● **Task prompt**
Among the lines below, a stretch begins at the one with "- Share of the" and ends at the one with "- Re detailed-route". Repeat that stretch exactly, ends included.

● **Exercise data**
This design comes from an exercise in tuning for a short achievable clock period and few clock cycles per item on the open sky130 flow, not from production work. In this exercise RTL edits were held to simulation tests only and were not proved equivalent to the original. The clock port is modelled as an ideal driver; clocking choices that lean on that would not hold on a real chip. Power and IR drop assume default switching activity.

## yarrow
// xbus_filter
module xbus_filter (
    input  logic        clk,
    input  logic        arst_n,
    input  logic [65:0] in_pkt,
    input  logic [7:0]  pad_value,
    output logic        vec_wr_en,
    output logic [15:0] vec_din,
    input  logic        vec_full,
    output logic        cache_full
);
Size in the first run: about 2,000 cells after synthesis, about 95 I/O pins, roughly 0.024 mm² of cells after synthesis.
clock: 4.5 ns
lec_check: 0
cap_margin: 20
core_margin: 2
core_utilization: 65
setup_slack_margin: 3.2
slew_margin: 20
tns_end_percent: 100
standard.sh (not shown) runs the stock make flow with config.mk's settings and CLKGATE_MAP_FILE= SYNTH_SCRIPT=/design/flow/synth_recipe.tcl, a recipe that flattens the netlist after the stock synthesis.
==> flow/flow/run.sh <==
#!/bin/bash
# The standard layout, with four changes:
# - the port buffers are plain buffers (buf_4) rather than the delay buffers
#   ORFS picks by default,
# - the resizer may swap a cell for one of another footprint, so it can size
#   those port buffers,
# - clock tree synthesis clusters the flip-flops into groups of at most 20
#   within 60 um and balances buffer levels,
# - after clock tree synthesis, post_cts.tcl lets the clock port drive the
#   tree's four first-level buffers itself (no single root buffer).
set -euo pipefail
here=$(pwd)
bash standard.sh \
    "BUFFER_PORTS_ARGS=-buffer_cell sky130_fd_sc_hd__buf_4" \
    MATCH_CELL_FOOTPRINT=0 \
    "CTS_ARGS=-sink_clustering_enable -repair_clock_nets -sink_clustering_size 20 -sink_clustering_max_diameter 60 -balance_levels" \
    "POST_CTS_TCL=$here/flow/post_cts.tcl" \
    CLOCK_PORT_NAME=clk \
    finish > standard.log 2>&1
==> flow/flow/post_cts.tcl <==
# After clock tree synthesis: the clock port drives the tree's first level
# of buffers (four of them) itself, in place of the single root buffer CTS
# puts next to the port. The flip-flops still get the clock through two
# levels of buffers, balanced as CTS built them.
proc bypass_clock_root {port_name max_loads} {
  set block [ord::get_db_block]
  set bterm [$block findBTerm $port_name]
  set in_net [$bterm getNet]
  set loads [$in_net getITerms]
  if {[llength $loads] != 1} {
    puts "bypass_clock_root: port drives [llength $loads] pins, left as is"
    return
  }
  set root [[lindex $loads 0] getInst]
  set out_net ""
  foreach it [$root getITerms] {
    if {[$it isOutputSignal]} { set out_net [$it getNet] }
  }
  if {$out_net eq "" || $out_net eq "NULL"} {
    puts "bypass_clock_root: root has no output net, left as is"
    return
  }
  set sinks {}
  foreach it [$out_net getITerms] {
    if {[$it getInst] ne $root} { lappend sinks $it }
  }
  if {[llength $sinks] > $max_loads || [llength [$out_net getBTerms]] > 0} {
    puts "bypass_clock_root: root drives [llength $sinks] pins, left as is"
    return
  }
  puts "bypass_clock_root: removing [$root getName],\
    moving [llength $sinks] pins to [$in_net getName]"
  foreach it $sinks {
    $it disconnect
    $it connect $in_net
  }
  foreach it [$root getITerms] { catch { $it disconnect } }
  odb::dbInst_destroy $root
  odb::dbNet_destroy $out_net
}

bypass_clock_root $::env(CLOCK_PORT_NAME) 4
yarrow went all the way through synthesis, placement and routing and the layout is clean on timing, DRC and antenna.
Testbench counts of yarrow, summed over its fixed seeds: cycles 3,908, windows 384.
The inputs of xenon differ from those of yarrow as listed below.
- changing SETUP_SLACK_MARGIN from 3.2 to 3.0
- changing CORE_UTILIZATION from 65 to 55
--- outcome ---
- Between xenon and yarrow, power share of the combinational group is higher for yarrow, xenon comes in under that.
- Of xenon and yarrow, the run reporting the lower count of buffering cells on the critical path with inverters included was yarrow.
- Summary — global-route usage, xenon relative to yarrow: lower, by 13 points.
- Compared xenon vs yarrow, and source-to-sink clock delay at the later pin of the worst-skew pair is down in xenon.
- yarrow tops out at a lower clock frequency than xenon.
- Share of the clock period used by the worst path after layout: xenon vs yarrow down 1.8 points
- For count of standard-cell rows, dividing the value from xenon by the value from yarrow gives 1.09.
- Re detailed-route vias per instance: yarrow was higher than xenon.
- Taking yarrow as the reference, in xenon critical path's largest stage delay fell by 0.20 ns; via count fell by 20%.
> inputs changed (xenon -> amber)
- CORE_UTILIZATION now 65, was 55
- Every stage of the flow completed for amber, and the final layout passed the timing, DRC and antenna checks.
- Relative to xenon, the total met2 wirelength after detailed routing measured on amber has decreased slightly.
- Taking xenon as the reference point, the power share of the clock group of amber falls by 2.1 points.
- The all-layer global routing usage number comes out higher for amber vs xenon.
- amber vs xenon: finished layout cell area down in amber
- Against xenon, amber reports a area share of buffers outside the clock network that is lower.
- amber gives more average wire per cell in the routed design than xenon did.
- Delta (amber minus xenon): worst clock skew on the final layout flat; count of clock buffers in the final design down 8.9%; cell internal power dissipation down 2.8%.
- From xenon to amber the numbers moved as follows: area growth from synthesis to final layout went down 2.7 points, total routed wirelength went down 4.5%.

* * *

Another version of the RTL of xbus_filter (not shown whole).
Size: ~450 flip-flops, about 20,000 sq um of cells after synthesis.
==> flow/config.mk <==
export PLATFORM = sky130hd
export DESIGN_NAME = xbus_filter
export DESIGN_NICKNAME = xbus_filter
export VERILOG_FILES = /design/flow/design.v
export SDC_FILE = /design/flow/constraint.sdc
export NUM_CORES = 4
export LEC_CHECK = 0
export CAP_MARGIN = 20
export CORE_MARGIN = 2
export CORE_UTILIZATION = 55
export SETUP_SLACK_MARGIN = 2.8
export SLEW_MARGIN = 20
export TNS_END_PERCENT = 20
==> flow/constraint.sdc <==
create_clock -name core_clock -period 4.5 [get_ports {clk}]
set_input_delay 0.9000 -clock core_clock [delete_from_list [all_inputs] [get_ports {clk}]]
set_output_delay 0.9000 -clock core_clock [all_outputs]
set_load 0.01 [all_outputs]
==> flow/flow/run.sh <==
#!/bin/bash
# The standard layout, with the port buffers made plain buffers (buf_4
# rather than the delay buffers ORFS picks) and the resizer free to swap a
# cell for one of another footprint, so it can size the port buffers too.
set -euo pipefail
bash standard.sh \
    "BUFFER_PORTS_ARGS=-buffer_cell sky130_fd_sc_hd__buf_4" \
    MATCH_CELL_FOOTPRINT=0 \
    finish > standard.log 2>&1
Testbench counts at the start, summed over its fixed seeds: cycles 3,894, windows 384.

● **Task output**
- Share of the clock period used by the worst path after layout: xenon vs yarrow down 1.8 points
- For count of standard-cell rows, dividing the value from xenon by the value from yarrow gives 1.09.
- Re detailed-route vias per instance: yarrow was higher than xenon.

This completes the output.